WHAT IS REQUIRED:
In the data below, which lines hold the word "chif"? Copy them.

Content starts

==> src/hdl/rxsd_regs.svh <==
// Purpose: Register offsets, field positions and reset values
// Assumes: Included by the receive SERDES control files
// Notes:   Definitions only
`ifndef RXSD_REGS_SVH
`define RXSD_REGS_SVH

`define RXSD_ADDR_CTL      6'h06
`define RXSD_ADDR_IEN      6'h07
`define RXSD_ADDR_STAT     6'h08
`define RXSD_ADDR_DATA_A   6'h09
`define RXSD_ADDR_DATA_B   6'h0B
`define RXSD_CTL_RESET     8'h03
`define RXSD_IEN_RESET     8'h00
`define RXSD_CTL_SERDES    3
`define RXSD_CTL_LEN_HI    2
`define RXSD_CTL_RSVD_MASK 8'h0F
`define RXSD_SPI_WR_BIT    7
`define RXSD_BYTE_BITS     4'h8

`endif

==> src/hdl/rxsd_pkg.sv <==
// Purpose: Shared types of the receive SERDES control block
// Assumes: Nothing
// Notes:   Offsets live in rxsd_regs.svh
package rxsd_pkg;
  typedef logic [7:0] rxsd_byte_t;
  typedef logic [2:0] rxsd_len_t;
  typedef enum logic [1:0]
  {
    SP_IDLE = 2'b00,
    SP_ADDR = 2'b01,
    SP_DATA = 2'b11
  } rxsd_spi_t;
endpackage : rxsd_pkg

==> src/hdl/rxsd_chan_if.sv <==
// Purpose: Carrier between the control top and one receive channel
// Assumes: Single clock domain
// Notes:   One instance per channel
`timescale 1ns/1ps
interface rxsd_chan_if;
  import rxsd_pkg::*;
  logic       bit_stb;
  logic       bit_valid;
  logic       bit_data;
  rxsd_len_t  eof_len;
  logic       serdes_en;
  logic       load;
  rxsd_byte_t load_byte;
  logic       load_all_valid;
  logic       eof;
  modport top  (output bit_stb, bit_valid, bit_data, eof_len, serdes_en,
                input load, load_byte, load_all_valid, eof);
  modport chan (input bit_stb, bit_valid, bit_data, eof_len, serdes_en,
                output load, load_byte, load_all_valid, eof);
endinterface : rxsd_chan_if

==> src/hdl/rxsd_chan.sv <==
// Purpose: Bit assembly and end-of-frame detection for one channel
// Assumes: bit_stb pulses once per bit time
// Notes:   load and eof are one-cycle pulses
`timescale 1ns/1ps
`include "rxsd_regs.svh"
module rxsd_chan
  import rxsd_pkg::*;
(
  // Clock and reset
  input  wire logic ref_clk,
  input  wire logic srst,
  // Channel carrier
  rxsd_chan_if.chan ch
);
  rxsd_byte_t sh_q;
  logic [3:0] nbits_q;
  logic [3:0] inv_q;
  logic       seen_q;
  logic [3:0] inv_d;
  logic       byte_done;
  logic       eof_hit;

  assign inv_d     = inv_q + 4'h1;
  assign byte_done = ch.bit_stb && ch.bit_valid && (nbits_q == `RXSD_BYTE_BITS - 4'h1);
  // Count of invalid bits must exceed the length
  assign eof_hit   = ch.bit_stb && !ch.bit_valid && seen_q
                     && (inv_d > {1'b0, ch.eof_len});

  always_ff @(posedge ref_clk)
  begin
    if (srst)
    begin
      seen_q <= 1'b0;
      inv_q  <= 4'h0;
    end
    else if (ch.bit_stb)
    begin
      if (ch.bit_valid)
      begin
        seen_q <= 1'b1;
        inv_q  <= 4'h0;
      end
      else if (eof_hit)
      begin
        seen_q <= 1'b0;
        inv_q  <= 4'h0;
      end
      else if (seen_q)
        inv_q <= inv_d;
    end
  end

  always_ff @(posedge ref_clk)
  begin
    if (srst)
    begin
      sh_q    <= 8'h00;
      nbits_q <= 4'h0;
    end
    else if (byte_done || eof_hit)
      nbits_q <= 4'h0;
    else if (ch.bit_stb && ch.bit_valid)
    begin
      sh_q    <= {sh_q[6:0], ch.bit_data};
      nbits_q <= nbits_q + 4'h1;
    end
  end

  // Bit-serial mode bypasses the data registers entirely
  always_ff @(posedge ref_clk)
  begin
    if (srst)
    begin
      ch.load           <= 1'b0;
      ch.load_byte      <= 8'h00;
      ch.load_all_valid <= 1'b0;
      ch.eof            <= 1'b0;
    end
    else
    begin
      ch.eof  <= eof_hit;
      ch.load <= ch.serdes_en && (byte_done || (eof_hit && nbits_q != 4'h0));
      if (byte_done)
      begin
        ch.load_byte      <= {sh_q[6:0], ch.bit_data};
        ch.load_all_valid <= 1'b1;
      end
      else if (eof_hit)
      begin
        ch.load_byte      <= sh_q;
        ch.load_all_valid <= 1'b0;
      end
    end
  end

  a_eof_after_valid: assert property (@(posedge ref_clk) disable iff (srst)
    eof_hit |-> seen_q) else $error("end of frame without a valid bit");
  a_eof_len_zero: assert property (@(posedge ref_clk) disable iff (srst)
    (ch.bit_stb && !ch.bit_valid && seen_q && ch.eof_len == 3'h0) |=> ch.eof)
    else $error("zero length did not end frame at first invalid bit");
  a_eof_too_early: assert property (@(posedge ref_clk) disable iff (srst)
    eof_hit |-> inv_q >= {1'b0, ch.eof_len})
    else $error("end of frame before length expired");
  c_eof_seen: cover property (@(posedge ref_clk) ch.eof && ch.load);
endmodule : rxsd_chan

==> src/hdl/rxsd_top.sv <==
// Purpose: Receive SERDES control, end-of-frame and interrupt enables
// Assumes: SPI pins are synchronous to ref_clk, mode 0, MSB first
// Notes:   Frame = command byte {wr, x, addr[5:0]} then one data byte
`timescale 1ns/1ps
`include "rxsd_regs.svh"
// Function
// - Control bit 3 set selects byte-wide SERDES, clear selects bit-serial mode.
// - With SERDES on, payload moves a byte at a time through the data registers.
// - In bit-serial mode channel A data moves one bit at a time on the data and valid pins.
// - Control bits 2:0 set the tolerated run of invalid bit times before end of frame.
// - End of frame only after a valid bit and when invalid count exceeds the length.
// - Length zero ends the frame at the first invalid bit after valid data.
// - With SERDES on, end of frame moves pending data into the channel data register.
// - Enable bit 7 gates channel B underflow, a read of an empty data register.
// - Enable bit 6 gates channel B overflow, a load over unread data.
// - Enable bit 5 gates channel B end-of-frame interrupt while pending.
// - Reading the status register clears pending end-of-frame.
// - Enable bit 4 gates channel B full, raised on every load into its data register.
// - Enable bits 3 to 0 gate channel A underflow, overflow, end of frame and full.
// - Flow violation flag shows overflow or underflow and clears on status read.
module rxsd_top
  import rxsd_pkg::*;
(
  // Clock and reset
  input  wire logic ref_clk,
  input  wire logic srst,
  // SPI register port
  input  wire logic spi_sck,
  input  wire logic spi_mosi,
  input  wire logic spi_ss_n,
  output logic      spi_miso,
  // Receiver bit stream, channels A and B
  input  wire logic [1:0] rx_bit_stb,
  input  wire logic [1:0] rx_bit_valid,
  input  wire logic [1:0] rx_bit_data,
  // Bit-serial pins, channel A
  output logic      serial_data_pin,
  output logic      serial_data_valid_pin,
  // Interrupt
  output logic      irq
);
  rxsd_byte_t  ctl_q;
  rxsd_byte_t  ien_q;
  rxsd_byte_t  data_q [2];
  logic [1:0]  full_q;
  logic [1:0]  allv_q;
  logic [1:0]  eofp_q;
  logic [1:0]  ovf_q;
  logic [1:0]  unf_q;
  rxsd_spi_t   sp_q;
  logic        sck_q;
  logic [2:0]  cnt_q;
  rxsd_byte_t  sh_q;
  rxsd_byte_t  out_q;
  logic        wr_q;
  logic [5:0]  addr_q;
  logic        rise;
  logic        fall;
  logic        byte_end;
  logic [5:0]  cmd_addr;
  logic        rd_cmd;
  logic        rd_stat;
  logic [1:0]  rd_data;
  logic [1:0]  load;
  logic [1:0]  eof;
  rxsd_byte_t  rd_val;
  rxsd_byte_t  stat;
  rxsd_byte_t  pend;

  rxsd_chan_if chif [2] ();

  genvar g;
  generate
    for (g = 0; g < 2; g++)
    begin : g_ch
      assign chif[g].bit_stb   = rx_bit_stb[g];
      assign chif[g].bit_valid = rx_bit_valid[g];
      assign chif[g].bit_data  = rx_bit_data[g];
      assign chif[g].eof_len   = ctl_q[`RXSD_CTL_LEN_HI:0];
      assign chif[g].serdes_en = ctl_q[`RXSD_CTL_SERDES];
      assign load[g]           = chif[g].load;
      assign eof[g]            = chif[g].eof;
      rxsd_chan u_chan
      (
        .ref_clk (ref_clk),
        .srst    (srst),
        .ch      (chif[g])
      );
      // Set wins over any clear in the same cycle
      always_ff @(posedge ref_clk)
      begin
        if (srst)
        begin
          data_q[g] <= 8'h00;
          full_q[g] <= 1'b0;
          allv_q[g] <= 1'b0;
          eofp_q[g] <= 1'b0;
          ovf_q[g]  <= 1'b0;
          unf_q[g]  <= 1'b0;
        end
        else
        begin
          if (load[g])
          begin
            data_q[g] <= chif[g].load_byte;
            allv_q[g] <= chif[g].load_all_valid;
          end
          full_q[g] <= load[g] || (full_q[g] && !rd_data[g]);
          eofp_q[g] <= eof[g] || (eofp_q[g] && !rd_stat);
          ovf_q[g]  <= (load[g] && full_q[g] && !rd_data[g])
                       || (ovf_q[g] && !rd_stat);
          unf_q[g]  <= (rd_data[g] && !full_q[g]) || (unf_q[g] && !rd_stat);
        end
      end
    end
  endgenerate

  // Bit-serial output mirrors channel A, host owns the timing
  always_ff @(posedge ref_clk)
  begin
    if (srst)
    begin
      serial_data_pin       <= 1'b0;
      serial_data_valid_pin <= 1'b0;
    end
    else if (!ctl_q[`RXSD_CTL_SERDES] && rx_bit_stb[0])
    begin
      serial_data_pin       <= rx_bit_data[0];
      serial_data_valid_pin <= rx_bit_valid[0];
    end
  end

  // SPI framing; sck sampled, so it must stay well below ref_clk/4
  assign rise     = spi_sck && !sck_q && !spi_ss_n;
  assign fall     = !spi_sck && sck_q && !spi_ss_n;
  assign byte_end = rise && (cnt_q == 3'h7);
  assign cmd_addr = {sh_q[4:0], spi_mosi};
  assign rd_cmd   = byte_end && (sp_q == SP_ADDR) && !sh_q[`RXSD_SPI_WR_BIT - 1];
  assign rd_stat  = rd_cmd && (cmd_addr == `RXSD_ADDR_STAT);
  assign rd_data  = {rd_cmd && (cmd_addr == `RXSD_ADDR_DATA_B),
                     rd_cmd && (cmd_addr == `RXSD_ADDR_DATA_A)};
  assign stat     = {allv_q[1], ovf_q[1] | unf_q[1], eofp_q[1], full_q[1],
                     allv_q[0], ovf_q[0] | unf_q[0], eofp_q[0], full_q[0]};

  always_comb
  begin
    case (cmd_addr)
      `RXSD_ADDR_CTL:    rd_val = ctl_q;
      `RXSD_ADDR_IEN:    rd_val = ien_q;
      `RXSD_ADDR_STAT:   rd_val = stat;
      `RXSD_ADDR_DATA_A: rd_val = data_q[0];
      `RXSD_ADDR_DATA_B: rd_val = data_q[1];
      default:           rd_val = 8'h00;
    endcase
  end

  always_ff @(posedge ref_clk)
  begin
    if (srst)
    begin
      sp_q   <= SP_IDLE;
      sck_q  <= 1'b0;
      cnt_q  <= 3'h0;
      sh_q   <= 8'h00;
      wr_q   <= 1'b0;
      addr_q <= 6'h00;
    end
    else
    begin
      sck_q <= spi_sck;
      if (spi_ss_n)
      begin
        sp_q  <= SP_IDLE;
        cnt_q <= 3'h0;
      end
      else
      begin
        if (sp_q == SP_IDLE)
          sp_q <= SP_ADDR;
        if (rise)
        begin
          sh_q  <= {sh_q[6:0], spi_mosi};
          cnt_q <= cnt_q + 3'h1;
        end
        if (byte_end && sp_q == SP_ADDR)
        begin
          // Bit 7 of the command: 1 = write
          wr_q   <= sh_q[`RXSD_SPI_WR_BIT - 1];
          addr_q <= cmd_addr;
          sp_q   <= SP_DATA;
        end
      end
    end
  end

  // Write path; reserved control bits are not stored (host writes zeros)
  always_ff @(posedge ref_clk)
  begin
    if (srst)
    begin
      ctl_q <= `RXSD_CTL_RESET;
      ien_q <= `RXSD_IEN_RESET;
    end
    else if (byte_end && sp_q == SP_DATA && wr_q)
    begin
      if (addr_q == `RXSD_ADDR_CTL)
        ctl_q <= {sh_q[6:0], spi_mosi} & `RXSD_CTL_RSVD_MASK;
      if (addr_q == `RXSD_ADDR_IEN)
        ien_q <= {sh_q[6:0], spi_mosi};
    end
  end

  // Read byte captured at command end; the fall after that rise presents bit 7,
  // so a mode 0 host sees every bit before the rise that samples it
  always_ff @(posedge ref_clk)
  begin
    if (srst)
    begin
      out_q    <= 8'h00;
      spi_miso <= 1'b0;
    end
    else if (rd_cmd)
      out_q <= rd_val;
    else if (fall && sp_q == SP_DATA)
    begin
      out_q    <= {out_q[6:0], 1'b0};
      spi_miso <= out_q[7];
    end
  end

  assign pend = {unf_q[1], ovf_q[1], eofp_q[1], full_q[1],
                 unf_q[0], ovf_q[0], eofp_q[0], full_q[0]};

  always_ff @(posedge ref_clk)
  begin
    if (srst)
      irq <= 1'b0;
    else
      irq <= |(pend & ien_q);
  end

  a_irq_follows: assert property (@(posedge ref_clk) disable iff (srst)
    ##1 irq == |($past(pend) & $past(ien_q))) else $error("irq mismatch");
  a_stat_clears_eof: assert property (@(posedge ref_clk) disable iff (srst)
    (rd_stat && !eof[1]) |=> !eofp_q[1]) else $error("eof B not cleared");
  a_overflow_set: assert property (@(posedge ref_clk) disable iff (srst)
    (load[1] && full_q[1] && !rd_data[1]) |=> ovf_q[1] && stat[6])
    else $error("overflow B missed");
  a_underflow_set: assert property (@(posedge ref_clk) disable iff (srst)
    (rd_data[0] && !full_q[0]) |=> unf_q[0] && stat[2])
    else $error("underflow A missed");
  a_full_on_load: assert property (@(posedge ref_clk) disable iff (srst)
    load[1] |=> full_q[1] && stat[4]) else $error("full B missed");
  a_serial_no_load: assert property (@(posedge ref_clk) disable iff (srst)
    !ctl_q[`RXSD_CTL_SERDES] && !$past(ctl_q[`RXSD_CTL_SERDES]) |-> load == 2'b00)
    else $error("load in bit-serial mode");
  a_eof_en_gate: assert property (@(posedge ref_clk) disable iff (srst)
    (eofp_q[1] && ien_q[5]) |=> irq) else $error("eof B irq missing");
  a_reserved_zero: assert property (@(posedge ref_clk) disable iff (srst)
    ctl_q[7:4] == 4'h0) else $error("reserved control bits set");
  c_eof_irq: cover property (@(posedge ref_clk) eofp_q[0] && irq);
  c_overflow: cover property (@(posedge ref_clk) ovf_q[1]);
  c_serial: cover property (@(posedge ref_clk) serial_data_valid_pin ##1 !serial_data_valid_pin);
endmodule : rxsd_top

Content ends

ANSWER SECTION:
  rxsd_chan_if chif [2] ();
      assign chif[g].bit_stb   = rx_bit_stb[g];
      assign chif[g].bit_valid = rx_bit_valid[g];
      assign chif[g].bit_data  = rx_bit_data[g];
      assign chif[g].eof_len   = ctl_q[`RXSD_CTL_LEN_HI:0];
      assign chif[g].serdes_en = ctl_q[`RXSD_CTL_SERDES];
      assign load[g]           = chif[g].load;
      assign eof[g]            = chif[g].eof;
        .ch      (chif[g])
            data_q[g] <= chif[g].load_byte;
            allv_q[g] <= chif[g].load_all_valid;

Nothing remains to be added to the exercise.